Rube Goldberg was an engineer-turned-cartoonist famed for depicting complex, over-wrought contraptions. These machines are the opposite of efficient: they employ far more steps than necessary to perform simple functions -- for example, moving a ball from one spot to another through series of undulating ramps and winding channels.

Although the elaborate construction of Rube Goldberg machines makes them poor candidates for industrial and manufacturing applications in the real world, students can use Rube Goldberg projects to learn and demonstrate common concepts in engineering, physics and other scientific disciplines, such as decision-making and cause-and-effect. Students from the elementary-school level though the end of high school can select projects from a variety of scientific areas that range from the most basic to the highly ambitious.

Gather a range of supplies, including objects that roll like balls, marbles, roller skates and toy cars; Items that move like dominoes, unplugged toasters and non-dangerous objects with springs or fans; Ramps from toy train tracks, books, trays and plastic tubing, and household materials like bowls, tape, rulers, balloons, popsicle sticks, paste or glue. Each child can assemble his or her own into a chain-reaction scheme in the manner of the old Hasbro board game favorite, "Mousetrap."

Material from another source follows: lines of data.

## src/rtl/sysctl_pkg.sv

```systemverilog
package sysctl_pkg;

   localparam int unsigned REGNUM_W = 5;
   localparam int unsigned CODE_W   = 4;
   localparam int unsigned CODE_LSB = 2;
   localparam int unsigned STACK_W  = 6;

   localparam logic [REGNUM_W-1:0] REG_BADADDR = 5'd8;
   localparam logic [REGNUM_W-1:0] REG_STATUS  = 5'd12;
   localparam logic [REGNUM_W-1:0] REG_CAUSE   = 5'd13;
   localparam logic [REGNUM_W-1:0] REG_EPC     = 5'd14;

   localparam logic [CODE_W-1:0] EXC_INT     = 4'd0;
   localparam logic [CODE_W-1:0] EXC_ADDR_LD = 4'd4;
   localparam logic [CODE_W-1:0] EXC_ADDR_ST = 4'd5;
   localparam logic [CODE_W-1:0] EXC_BUS_IF  = 4'd6;
   localparam logic [CODE_W-1:0] EXC_BUS_DA  = 4'd7;
   localparam logic [CODE_W-1:0] EXC_OVF     = 4'd12;
   localparam logic [CODE_W-1:0] EXC_FPU     = 4'd15;

   typedef struct packed {
      logic user;
      logic ie;
   } mode_pair_t;

   typedef struct packed {
      mode_pair_t old_p;
      mode_pair_t prev_p;
      mode_pair_t cur_p;
   } mode_stack_t;

   function automatic logic code_is_addr(input logic [CODE_W-1:0] c);
      return (c == EXC_ADDR_LD) || (c == EXC_ADDR_ST);
   endfunction

endpackage

```

## src/rtl/sysctl_status.sv

```systemverilog
module sysctl_status
   import sysctl_pkg::*;
#(
   parameter int unsigned NIRQ = 6
) (
   input  logic            clk,
   input  logic            rst_n,
   input  logic            push_i,
   input  logic            pop_i,
   input  logic            wr_i,
   input  mode_stack_t     wr_stack_i,
   input  logic [NIRQ-1:0] wr_mask_i,
   output mode_stack_t     stack_o,
   output logic [NIRQ-1:0] mask_o
);

   mode_stack_t     stack_q, stack_d;
   logic [NIRQ-1:0] mask_q;

   always_comb begin
      stack_d = stack_q;
      if (push_i) begin
         stack_d.old_p       = stack_q.prev_p;
         stack_d.prev_p      = stack_q.cur_p;
         stack_d.cur_p.user  = 1'b0;
         stack_d.cur_p.ie    = 1'b0;
      end else if (pop_i) begin
         stack_d.prev_p      = stack_q.old_p;
         stack_d.cur_p.user  = stack_q.prev_p.user;
         stack_d.cur_p.ie    = 1'b1;
      end else if (wr_i) begin
         stack_d = wr_stack_i;
      end
   end

   always_ff @(posedge clk or negedge rst_n) begin
      if (!rst_n) begin
         stack_q <= '0;
         mask_q  <= '0;
      end else begin
         stack_q <= stack_d;
         if (wr_i) mask_q <= wr_mask_i;
      end
   end

   assign stack_o = stack_q;
   assign mask_o  = mask_q;

endmodule

```

## src/rtl/sysctl_pending.sv

```systemverilog
module sysctl_pending #(
   parameter int unsigned NIRQ = 6
) (
   input  logic [NIRQ-1:0] irq_i,
   input  logic [NIRQ-1:0] mask_i,
   input  logic            ie_i,
   output logic            pending_o
);

   logic [NIRQ-1:0] gated;

   for (genvar i = 0; i < NIRQ; i++) begin : g_line
      assign gated[i] = irq_i[i] & mask_i[i];
   end

   assign pending_o = ie_i & (|gated);

endmodule

```

## src/rtl/sysctl_capture.sv

```systemverilog
module sysctl_capture
   import sysctl_pkg::*;
#(
   parameter int unsigned XLEN = 32
) (
   input  logic              clk,
   input  logic              rst_n,
   input  logic              take_i,
   input  logic              trap_sel_i,
   input  logic [CODE_W-1:0] code_i,
   input  logic [XLEN-1:0]   pc_i,
   input  logic [XLEN-1:0]   next_pc_i,
   input  logic [XLEN-1:0]   fault_addr_i,
   input  logic              epc_wr_i,
   input  logic [XLEN-1:0]   wdata_i,
   output logic [CODE_W-1:0] code_o,
   output logic [XLEN-1:0]   epc_o,
   output logic [XLEN-1:0]   bad_o
);

   logic [CODE_W-1:0] code_q;
   logic [XLEN-1:0]   epc_q;
   logic [XLEN-1:0]   bad_q;

   always_ff @(posedge clk or negedge rst_n) begin
      if (!rst_n) begin
         code_q <= EXC_INT;
         epc_q  <= '0;
         bad_q  <= '0;
      end else if (take_i) begin
         code_q <= trap_sel_i ? code_i : EXC_INT;
         epc_q  <= trap_sel_i ? pc_i : next_pc_i;
         if (trap_sel_i && code_is_addr(code_i)) bad_q <= fault_addr_i;
      end else if (epc_wr_i) begin
         epc_q <= wdata_i;
      end
   end

   assign code_o = code_q;
   assign epc_o  = epc_q;
   assign bad_o  = bad_q;

endmodule

```

## src/rtl/sysctl_access.sv

```systemverilog
module sysctl_access
   import sysctl_pkg::*;
#(
   parameter int unsigned XLEN = 32
) (
   input  logic                en_i,
   input  logic                wr_i,
   input  logic [REGNUM_W-1:0] addr_i,
   input  logic                user_i,
   input  logic [XLEN-1:0]     status_word_i,
   input  logic [XLEN-1:0]     cause_word_i,
   input  logic [XLEN-1:0]     epc_i,
   input  logic [XLEN-1:0]     bad_i,
   output logic                err_o,
   output logic                wr_status_o,
   output logic                wr_epc_o,
   output logic [XLEN-1:0]     rdata_o
);

   logic is_status_rd;
   logic [XLEN-1:0] sel;

   assign is_status_rd = (addr_i == REG_STATUS) && !wr_i;
   assign err_o        = en_i && user_i && !is_status_rd;
   assign wr_status_o  = en_i && wr_i && !user_i && (addr_i == REG_STATUS);
   assign wr_epc_o     = en_i && wr_i && !user_i && (addr_i == REG_EPC);

   always_comb begin
      case (addr_i)
         REG_BADADDR: sel = bad_i;
         REG_STATUS:  sel = status_word_i;
         REG_CAUSE:   sel = cause_word_i;
         REG_EPC:     sel = epc_i;
         default:     sel = '0;
      endcase
   end

   assign rdata_o = (en_i && !wr_i && !err_o) ? sel : '0;

endmodule

```

## src/rtl/sysctl_unit.sv

```systemverilog
module sysctl_unit
   import sysctl_pkg::*;
#(
   parameter int unsigned     XLEN        = 32,
   parameter int unsigned     NIRQ        = 6,
   parameter int unsigned     MASK_LSB    = 10,
   parameter logic [XLEN-1:0] HANDLER_VEC = 32'h8000_0180
) (
   input  logic                clk,
   input  logic                rst_n,
   input  logic [NIRQ-1:0]     irq_i,
   input  logic                insn_done_i,
   input  logic                trap_req_i,
   input  logic [CODE_W-1:0]   trap_code_i,
   input  logic [XLEN-1:0]     pc_i,
   input  logic [XLEN-1:0]     next_pc_i,
   input  logic [XLEN-1:0]     fault_addr_i,
   input  logic                cp_en_i,
   input  logic                cp_wr_i,
   input  logic [REGNUM_W-1:0] cp_addr_i,
   input  logic [XLEN-1:0]     cp_wdata_i,
   output logic [XLEN-1:0]     cp_rdata_o,
   output logic                cp_err_o,
   input  logic                eret_i,
   output logic                take_exc_o,
   output logic [XLEN-1:0]     exc_vector_o,
   output logic [XLEN-1:0]     epc_o,
   output logic                user_mode_o,
   output logic                int_en_o,
   output logic                irq_pending_o
);

   localparam int unsigned CODE_TOP = CODE_LSB + CODE_W;
   localparam int unsigned MASK_TOP = MASK_LSB + NIRQ;

   if (MASK_LSB < STACK_W || MASK_LSB < CODE_TOP || MASK_TOP > XLEN || NIRQ < 1)
   begin : g_cfg_bad
      $error("sysctl_unit: mask field does not fit beside stack and code fields");
   end

   mode_stack_t       stack;
   logic [NIRQ-1:0]   mask;
   logic [CODE_W-1:0] code;
   logic [XLEN-1:0]   epc, bad;
   logic [XLEN-1:0]   status_word, cause_word;
   logic              pending, int_take, take, eret_eff, user;
   logic              acc_wr_status, acc_wr_epc, st_wr, epc_wr;

   assign user = stack.cur_p.user;

   sysctl_pending #(.NIRQ(NIRQ)) u_pend (
      .irq_i     (irq_i),
      .mask_i    (mask),
      .ie_i      (stack.cur_p.ie),
      .pending_o (pending)
   );

   // trap outranks interrupt; entry outranks return; both outrank move-to
   assign int_take = insn_done_i & pending & ~trap_req_i;
   assign take     = trap_req_i | int_take;
   assign eret_eff = eret_i & ~user & ~take;
   assign st_wr    = acc_wr_status & ~take & ~eret_eff;
   assign epc_wr   = acc_wr_epc & ~take & ~eret_eff;

   sysctl_status #(.NIRQ(NIRQ)) u_status (
      .clk        (clk),
      .rst_n      (rst_n),
      .push_i     (take),
      .pop_i      (eret_eff),
      .wr_i       (st_wr),
      .wr_stack_i (mode_stack_t'(cp_wdata_i[STACK_W-1:0])),
      .wr_mask_i  (cp_wdata_i[MASK_LSB +: NIRQ]),
      .stack_o    (stack),
      .mask_o     (mask)
   );

   sysctl_capture #(.XLEN(XLEN)) u_capture (
      .clk          (clk),
      .rst_n        (rst_n),
      .take_i       (take),
      .trap_sel_i   (trap_req_i),
      .code_i       (trap_code_i),
      .pc_i         (pc_i),
      .next_pc_i    (next_pc_i),
      .fault_addr_i (fault_addr_i),
      .epc_wr_i     (epc_wr),
      .wdata_i      (cp_wdata_i),
      .code_o       (code),
      .epc_o        (epc),
      .bad_o        (bad)
   );

   always_comb begin
      status_word                      = '0;
      status_word[MASK_LSB +: NIRQ]    = mask;
      status_word[STACK_W-1:0]         = stack;
      cause_word                       = '0;
      cause_word[MASK_LSB +: NIRQ]     = irq_i;
      cause_word[CODE_LSB +: CODE_W]   = code;
   end

   sysctl_access #(.XLEN(XLEN)) u_access (
      .en_i          (cp_en_i),
      .wr_i          (cp_wr_i),
      .addr_i        (cp_addr_i),
      .user_i        (user),
      .status_word_i (status_word),
      .cause_word_i  (cause_word),
      .epc_i         (epc),
      .bad_i         (bad),
      .err_o         (cp_err_o),
      .wr_status_o   (acc_wr_status),
      .wr_epc_o      (acc_wr_epc),
      .rdata_o       (cp_rdata_o)
   );

   assign take_exc_o    = take;
   assign exc_vector_o  = HANDLER_VEC;
   assign epc_o         = epc;
   assign user_mode_o   = user;
   assign int_en_o      = stack.cur_p.ie;
   assign irq_pending_o = pending;

endmodule

```

## config.mk

```make
export PLATFORM = sky130hd
export DESIGN_NAME = sysctl_unit
export DESIGN_NICKNAME = d
export VERILOG_FILES = /design/src/rtl/sysctl_pkg.sv /design/src/rtl/sysctl_status.sv /design/src/rtl/sysctl_pending.sv /design/src/rtl/sysctl_capture.sv /design/src/rtl/sysctl_access.sv /design/src/rtl/sysctl_unit.sv
export SDC_FILE = /design/constraint.sdc
export NUM_CORES = 1
export LEC_CHECK = 0
export BUFFER_PORTS_ARGS = -buffer_cell sky130_fd_sc_hd__buf_2
export CORE_MARGIN = 2
export CORE_UTILIZATION = 46
export CTS_CLUSTER_DIAMETER = 200
export DETAILED_ROUTE_END_ITERATION = 10
export PLACE_DENSITY = 0.82
export SLEW_MARGIN = 20
export SYNTH_ARGS = -nofsm -noshare
export SYNTH_HDL_FRONTEND = slang
export SYNTH_SLANG_ARGS = --single-unit
```

## constraint.sdc

```tcl
create_clock -name clk -period 2.76 [get_ports clk]
set_clock_uncertainty 0.1 [all_clocks]
set_input_delay 0.276 -clock clk [delete_from_list [all_inputs] [get_ports clk]]
set_output_delay 0.276 -clock clk [all_outputs]
set_load 0.01 [all_outputs]
```

# Yosys cells after proc, flatten, opt, wreduce, memory -nomap -nowiden
# Cells that the tools add are included.
dict set report word_totals {
  ff_bits 80
  word_cells 68
  inputBits 150
  out_inout_bits 101
}
dict set report classes {
  reduce_logical 21
  bitwise_logic 20
  eq_ne 7
  muxes 10
}
# op n
set ops {}
lappend ops {{$mux 32} 4}
lappend ops {{$pmux 32 s4} 1}
lappend ops {{$eq 5x4->1 const B} 4}
lappend ops {{$and 1x1->1} 15}
lappend ops {{$mux 6} 2}
lappend ops {{$logic_and 1x1->1} 10}
lappend ops {{$eq 4x3->1 const B} 2}
lappend ops {{$mux 4} 2}
lappend ops {{$reduce_or 6->1} 1}
lappend ops {{$logic_not 1->1} 4}
lappend ops {{$not 1->1} 4}
lappend ops {{$reduce_and 2->1} 2}
lappend ops {{$reduce_bool 2->1} 2}
lappend ops {{$reduce_bool 3->1} 1}
lappend ops {{$mux 2} 1}
lappend ops {{$ne 2x2->1 const B} 1}
lappend ops {{$logic_or 1x1->1} 1}
lappend ops {{$or 1x1->1} 1}

# Depth between registers and ports, before layout
# Gate-level depths: netlist (run 1).
dict set report logic_depth {
  depth_word 13
  depth_mapped 7
  ltp_nobuf 5
}

# Cells and area by module
# From an unflattened synthesis (run 1), not the netlist that was laid out.
dict set report unflattened {
  hier_cells 525
  area_unflattened_um2 5714.2
}
# mod area_per_inst_um2 seq_area_each_um2 cells_each instances
set modules_own_cells {}
lappend modules_own_cells {sysctl_capture 3308.2 1701.6 264 1}
lappend modules_own_cells {sysctl_access 1555.2 0.0 174 1}
lappend modules_own_cells {sysctl_status 535.5 300.3 42 1}
lappend modules_own_cells {sysctl_unit 282.8 0.0 40 1}
lappend modules_own_cells {sysctl_pending 32.5 0.0 5 1}

# Worst setup path before layout (run 1)
# OpenSTA, ideal clock, no wires.
dict set report synth_path {
  path_kind {input -> output}
  startpoint {in cp_addr_i[4]}
  endpoint {out cp_rdata_o[10]}
  stages 5
  arrival_ps 1631
  setup_slack_ps 753
  cell_sequence {or2_1 -> o311a_1 -> a211o_1 -> buf_2 -> a21oi_1}
}
dict set report synth_via {
  elab_chain_cells 7
  elab_cells_between_ends 11
  cone_classes {eq/ne (4); mux (2); reduce/logical (5)}
}
# item line_no
set synth_lines {}
lappend synth_lines {{start: declaration} sysctl_unit.sv:20} ;# input logic [REGNUM_W-1:0] cp_addr_i,
lappend synth_lines {{$eq 5x4->1} sysctl_access.sv:23} ;# assign is_status_rd = (addr_i == REG_STATUS) && !wr_i;
lappend synth_lines {{$logic_and 1x1->1} sysctl_access.sv:23}
lappend synth_lines {{$logic_not 1->1} sysctl_access.sv:24} ;# assign err_o = en_i && user_i && !is_status_rd;
lappend synth_lines {{$logic_and 1x1->1} sysctl_access.sv:24}
lappend synth_lines {{via cp_err_o} sysctl_unit.sv:23} ;# output logic cp_err_o,
lappend synth_lines {{$logic_not 1->1} sysctl_access.sv:38} ;# assign rdata_o = (en_i && !wr_i && !err_o) ? sel : '0;
lappend synth_lines {{$logic_and 1x1->1} sysctl_access.sv:38}
lappend synth_lines {{$mux 32} sysctl_access.sv:38}
lappend synth_lines {{end: declaration} sysctl_unit.sv:22} ;# output logic [XLEN-1:0] cp_rdata_o,
# The timed path passes the listed nets, and every way through them passes these cells.

# Worst setup path in the final report (run 1)
dict set report layout_path {
  startpoint {reg u_status.mask_q[5], in the netlist u_status.mask_o[5]}
  endpoint {out take_exc_o}
}
dict set report layout_via {
  elab_chain_cells 6
}
# item line_no
set layout_lines {}
lappend layout_lines {{start: declaration} sysctl_status.sv:18} ;# logic [NIRQ-1:0] mask_q;
lappend layout_lines {{start signal: assignment} sysctl_status.sv:42} ;# if (wr_i) mask_q <= wr_mask_i;
lappend layout_lines {{$and 1x1->1} sysctl_pending.sv:13} ;# assign gated[i] = irq_i[i] & mask_i[i];
lappend layout_lines {{$reduce_or 6->1} sysctl_pending.sv:16} ;# assign pending_o = ie_i & (|gated);
lappend layout_lines {{$and 1x1->1} sysctl_pending.sv:16}
lappend layout_lines {{$and 1x1->1 (2 in a row)} sysctl_unit.sv:59} ;# assign int_take = insn_done_i & pending & ~trap_req_i;
lappend layout_lines {{$or 1x1->1} sysctl_unit.sv:60} ;# assign take = trap_req_i | int_take;
lappend layout_lines {{end: declaration} sysctl_unit.sv:25} ;# output logic take_exc_o,
# Every way passes these cells.

==> results.md, run 1 <==
* Multi-input gate area at 0.00241 sq mm
* Worst slew margin at 51.8%
* Max Cap Viol at 0
* Initial antenna violation count at 0
* Worst Hold Path Cells at 2
* Status: finished clean
* Top Ports at 251
* Top post-synthesis cells by area: dfrtp_1, mux2i_1, mux2_2, a22oi_1, buf_4
* Yosys top cell area share at 43.0%
* Final Power at 3.18 mW
* Number of flops mapped to enable cells by yosys at 0
* DR DRC count at 0
* Die H at 105 um
* Levels on crit path at 5
* M1 GR Usage at 30.8%
* Die W at 105 um
* GRT Util Overall at 26.3%
* Final WL at 14300 um
* Placeable Area at 0.00982 sq mm
* Clock Latency Late Sink at 0.36 ns
* Layout area overhead at 30.4%
* Number of synthesized register bits at 80
* Fillers at 823
* Ant diodes at 0
* NetSw at 0.877 mW
* Top post-synthesis cells by count: mux2i_1, dfrtp_1, a22oi_1, mux2_2, buf_4
* Crit start category: flip-flop
* Yosys top cell by area: dfrtp_1
* Leakage power at 2.98 nW
* Layout cells sized above 1 at 47.2%
* Distinct cell type count after synthesis at 36
* CP peak stage delay at 0.39 ns
* Peak VDD IR at 0.289 mV
* Setup TNS at 0 ns
* Number of global-route vias before repair at 4478
* Top FF cell, synth: dfrtp_1
* Met3 GRT Util at 5.80%
* Yosys warnings at 0
* Met2 Use GR at 46.9%
* Seq pwr share at 46.9%
* TritonCTS buffer count at 9
* Sequential cell area fraction in the yosys report at 43.0%
* Seq. cell area at 0.00200 sq mm
* Num rows at 36
* Max Freq at 413 MHz
* Final ANT Viol Nets at 0
* Max Root-Sink Buffers at 2
* Tmin final at 2.42 ns
* Nature of the critical path endpoint: output pin
* CP max-delay cell: dfrtp_1
* Pwr Density at 523 mW/mm^2
* CTS sink count at 80
* Comb pwr share at 19.1%
* RSZ-0062 raised after global routing: false
* Drt pass-1 iters at 4
* GRT Residual Overflow at 0
* Synthesized area at 0.00466 sq mm
* Final setup vio count at 0
* Crit-path cells: a22oi_1 > a31oi_2 > nor2_1 > inv_2 > buf_2
* DP HPWL at 10600 um
* CTS tree: built
* Nets at 770
* RePlAce Congestion at 0.842
* Asr flop ratio synth at 100%
* Pint at 2.30 mW
* Clock-pin slew on the worst setup and hold paths at 0.08 ns
* CP Max Fanout at 16
* CP arrival at 2.05 ns
* Reg2Reg Depth at 4
* Root buf cell: clkbuf_8
* Top-count cell post-synth: mux2i_1
* Gr busiest metal: met2
* CP Data Required Time at 2.38 ns
* DR WL/cell at 18.8 um
* Clk pwr share at 34.0%
* Post-CTS setup buffer count at 0
* DR vias/cell at 5.47
* Top cell family by delay on the critical path: buffers and inverters
* Min-delay worst type: in -> reg
* Port bufs at 218
* Switching Share at 27.6%
* DR iter-0 viols at 206
* Largest net degree at the start of global routing at 81
* Final hold vios at 0
* First-pass GRT wire length at 22600 um
* Gate Count Post-Synth at 407
* CTS HTree Levels at 3
* Die Area at 0.0109 sq mm
* Critical path type: reg -> out
* Worst-Margin Slew at 0.723 ns
* Max-slew violations at 0
* Initial Utilization at 47.4%
* Syn avg cell area at 11.4 sq um
* WP buf/inv at 2
* Period utilisation layout at 87.8%
* DR vias at 4146
area by class of cell:
type	instances	share of cell area [%]
clock inverter	6	1.90
inverter	3	0.185
tap	133	2.74
timing repair buffer	232	20.3
clock buffer	10	2.27
multi-input combinational	294	39.7
sequential	80	33.0
cell usage in the layout, fill, tap and decap left out, drive strengths merged, types with 2 or more instances in the layout:
cell type,n
a222oi,2
a22oi,43
bufinv,3
mux2,39
nand2,2
mux2i,100
nand3b,2
o21ai,8
a21oi,13
clkbuf,10
conb,32
dfrtp,80
buf,231
inv,4
a22o,3
nor3,2
nor2,26
a31oi,2
nor4bb,4
o31ai,3
and2,2
cell families (layout without fill, tap and decap cells):
logic type / count (synthesis) / count (layout) / share of synthesized area (%)
AO/OA/AOI/OAI: 78 / 78 / 11.8
AND/OR/NAND/NOR: 45 / 45 / 5.67
buffers and inverters: 63 / 251 / 8.41
multiplexers: 139 / 139 / 30.9
flip-flops: 80 / 80 / 43.0
other: 2 / 32 / 0.161
repair_timing:
action | CTS | global route
hold endpoints to repair | 0 | 80
resized for setup | 0 | 0
hold buffers | 0 | 1
setup endpoints to repair | 0 | 0
registers in the layout (all words and copies together), names as in the netlist:
signal / count
u_capture.code_o: 4
u_status.mask_o: 6
u_capture.bad_o: 32
u_capture.epc_o: 32
u_status.stack_o: 6
power groups by stage:
stage,sequential (mW),combinational [mW],clock (mW)
after detailed placement,1.51,0.610,0
after global routing,1.51,0.666,1.16
after CTS,1.49,0.612,1.10
after global placement,1.50,0.582,0
after floorplan,1.50,0.341,0
final,1.49,0.608,1.08
per-stage QoR:
step / area [sq um] / hold WS, ns / util [%] / std cells / setup slack [ns]
5_1_grt: 6070 / 0.0371 / 61.8 / 758 / 0.232
3_3_place_gp: 5810 / 0.389 / 59.1 / 741 / 0.489
6_report: 6070 / 0.0465 / 61.8 / 758 / 0.336
4_1_cts: 6060 / 0.0218 / 61.7 / 757 / 0.336
2_1_floorplan: 4770 / -0.120 / - / 437 / 0.753
3_5_place_dp: 5810 / 0.390 / 59.1 / 741 / 0.414
metal layers:
| metal | vias up | part of all wire (%) |
|---|---|---|
| met3 | 21 | 8.3 |
| li1 | 1871 | - |
| met5 | - | 0 |
| met2 | 242 | 51 |
| met1 | 2012 | 38 |
| met4 | 0 | 2.0 |
worst paths after layout:
check | from | to | slack, ns
min in group asynchronous | rst_n | u_capture.epc_o[31] | 0.44
max in group asynchronous | rst_n | u_status.mask_o[0] | 1.63
worst min-delay path | fault_addr_i[30] | u_capture.bad_o[30] | 0.05
worst max register to register | u_status.stack_o[1] | u_status.mask_o[4] | 0.55
worst max-delay path | u_status.mask_o[5] | take_exc_o | 0.34
worst min register to register | u_capture.code_o[1] | u_capture.code_o[1] | 0.42
No activity file was read; power rests on OpenSTA's default activity.
==> inputs of run 2 (changes only) <==
- CORE_MARGIN: 2 -> 4
- REMOVE_ABC_BUFFERS: not set -> 1
- SETUP_SLACK_MARGIN: not set -> 0.5
==> run 2 against run 1 <==
Against the previous run:
- via count grew 0.87%
- final area is 2.5% higher
- utilization up 1.5 points
- flip-flop and latch count did not move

Allow kids to build whatever they like, but ensure they focus on cause and effect and reproducibility, which means kids should understand why their machine works as it does. At this level of cognitive development, it is probably best to stay away from levers and pulleys, although more precocious students might have a hidden flair for integrating these into their projects.

At this grade level, rather than have kids follow their whims to create Rube Goldberg machines for their projects, instruct them to first make a plan of what they wish to build. Explain the concept of engineering blueprints to them, along with the fact that real engineers rely on just these sorts of detailed schematics to craft their machines.

Divide students into teams of three, and give them pencils and paper, glue, construction paper, marbles, paper cups, paper-towel tubes, string or twine, large paper clips, rubber bands and PVC pipe. Have them spend 20 to 25 minutes planning and sketching a way to solve a typical Rube Goldberg problem, such as getting a marble across a gap between tables. Make certain all children get a chance to participate, both in the construction process and in demonstrating the results to the class.

At this level, in addition to asking students to create a formal blueprint for Rube Goldberg projects, challenge students to stay within certain guidelines before proceeding. For example, require that their Rube Goldberg project contain a certain number of steps, at least six or more; Ensure it carries out a specific task (for example, pop a balloon, fill a bottle, or launch a small projectile) and make certain it remains within a strict time frame (say, a minimum of 10 seconds to a maximum of 5 minutes). Have students prepare detailed, but easy-to-understand posters, as used in science fairs that accompany their projects.

For these projects, instruct students to bring their own raw materials, although some of what they are likely to need may certainly be found in the school supply areas. They may also consult the Internet for inspiration, but discourage them from mimicking existing ideas too closely, and instead have them devise their own creative Rube Goldberg projects.